Data provided section start

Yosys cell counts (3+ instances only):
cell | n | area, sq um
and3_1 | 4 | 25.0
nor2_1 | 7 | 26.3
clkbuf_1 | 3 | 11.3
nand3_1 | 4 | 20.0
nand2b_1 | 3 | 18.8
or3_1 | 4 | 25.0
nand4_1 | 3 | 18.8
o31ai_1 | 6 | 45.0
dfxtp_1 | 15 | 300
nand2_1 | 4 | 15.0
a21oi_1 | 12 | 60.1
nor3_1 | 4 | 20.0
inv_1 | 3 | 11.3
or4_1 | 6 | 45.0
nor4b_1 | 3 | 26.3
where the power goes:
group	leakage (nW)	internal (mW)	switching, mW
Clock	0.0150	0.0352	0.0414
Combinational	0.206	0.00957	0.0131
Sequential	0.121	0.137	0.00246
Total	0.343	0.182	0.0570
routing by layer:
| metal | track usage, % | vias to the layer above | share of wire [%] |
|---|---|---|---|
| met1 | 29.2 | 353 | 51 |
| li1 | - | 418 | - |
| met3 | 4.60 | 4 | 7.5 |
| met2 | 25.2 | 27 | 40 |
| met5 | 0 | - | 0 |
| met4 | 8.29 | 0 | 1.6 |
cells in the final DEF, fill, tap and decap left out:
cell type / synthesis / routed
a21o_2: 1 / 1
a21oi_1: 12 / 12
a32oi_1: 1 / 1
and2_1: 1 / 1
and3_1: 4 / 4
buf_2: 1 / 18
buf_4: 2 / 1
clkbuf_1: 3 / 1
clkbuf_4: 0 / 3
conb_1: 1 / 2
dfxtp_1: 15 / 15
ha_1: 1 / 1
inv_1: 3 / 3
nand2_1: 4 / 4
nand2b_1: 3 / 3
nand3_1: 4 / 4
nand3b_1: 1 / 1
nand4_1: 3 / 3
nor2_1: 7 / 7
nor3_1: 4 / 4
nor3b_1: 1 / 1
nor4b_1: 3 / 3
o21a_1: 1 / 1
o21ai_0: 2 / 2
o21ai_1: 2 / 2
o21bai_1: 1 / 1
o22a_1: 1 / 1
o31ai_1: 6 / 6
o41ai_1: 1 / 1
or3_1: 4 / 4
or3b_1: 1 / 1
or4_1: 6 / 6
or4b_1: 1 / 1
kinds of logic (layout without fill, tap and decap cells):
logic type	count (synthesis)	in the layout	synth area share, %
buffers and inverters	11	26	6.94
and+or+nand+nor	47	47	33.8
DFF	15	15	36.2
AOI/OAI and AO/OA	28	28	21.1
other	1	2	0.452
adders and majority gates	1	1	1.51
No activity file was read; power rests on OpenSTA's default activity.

Data provided section end

The task:
Each line above needs to be returned exactly as it is.

Exercise answer:
Yosys cell counts (3+ instances only):
cell | n | area, sq um
and3_1 | 4 | 25.0
nor2_1 | 7 | 26.3
clkbuf_1 | 3 | 11.3
nand3_1 | 4 | 20.0
nand2b_1 | 3 | 18.8
or3_1 | 4 | 25.0
nand4_1 | 3 | 18.8
o31ai_1 | 6 | 45.0
dfxtp_1 | 15 | 300
nand2_1 | 4 | 15.0
a21oi_1 | 12 | 60.1
nor3_1 | 4 | 20.0
inv_1 | 3 | 11.3
or4_1 | 6 | 45.0
nor4b_1 | 3 | 26.3
where the power goes:
group	leakage (nW)	internal (mW)	switching, mW
Clock	0.0150	0.0352	0.0414
Combinational	0.206	0.00957	0.0131
Sequential	0.121	0.137	0.00246
Total	0.343	0.182	0.0570
routing by layer:
| metal | track usage, % | vias to the layer above | share of wire [%] |
|---|---|---|---|
| met1 | 29.2 | 353 | 51 |
| li1 | - | 418 | - |
| met3 | 4.60 | 4 | 7.5 |
| met2 | 25.2 | 27 | 40 |
| met5 | 0 | - | 0 |
| met4 | 8.29 | 0 | 1.6 |
cells in the final DEF, fill, tap and decap left out:
cell type / synthesis / routed
a21o_2: 1 / 1
a21oi_1: 12 / 12
a32oi_1: 1 / 1
and2_1: 1 / 1
and3_1: 4 / 4
buf_2: 1 / 18
buf_4: 2 / 1
clkbuf_1: 3 / 1
clkbuf_4: 0 / 3
conb_1: 1 / 2
dfxtp_1: 15 / 15
ha_1: 1 / 1
inv_1: 3 / 3
nand2_1: 4 / 4
nand2b_1: 3 / 3
nand3_1: 4 / 4
nand3b_1: 1 / 1
nand4_1: 3 / 3
nor2_1: 7 / 7
nor3_1: 4 / 4
nor3b_1: 1 / 1
nor4b_1: 3 / 3
o21a_1: 1 / 1
o21ai_0: 2 / 2
o21ai_1: 2 / 2
o21bai_1: 1 / 1
o22a_1: 1 / 1
o31ai_1: 6 / 6
o41ai_1: 1 / 1
or3_1: 4 / 4
or3b_1: 1 / 1
or4_1: 6 / 6
or4b_1: 1 / 1
kinds of logic (layout without fill, tap and decap cells):
logic type	count (synthesis)	in the layout	synth area share, %
buffers and inverters	11	26	6.94
and+or+nand+nor	47	47	33.8
DFF	15	15	36.2
AOI/OAI and AO/OA	28	28	21.1
other	1	2	0.452
adders and majority gates	1	1	1.51
No activity file was read; power rests on OpenSTA's default activity.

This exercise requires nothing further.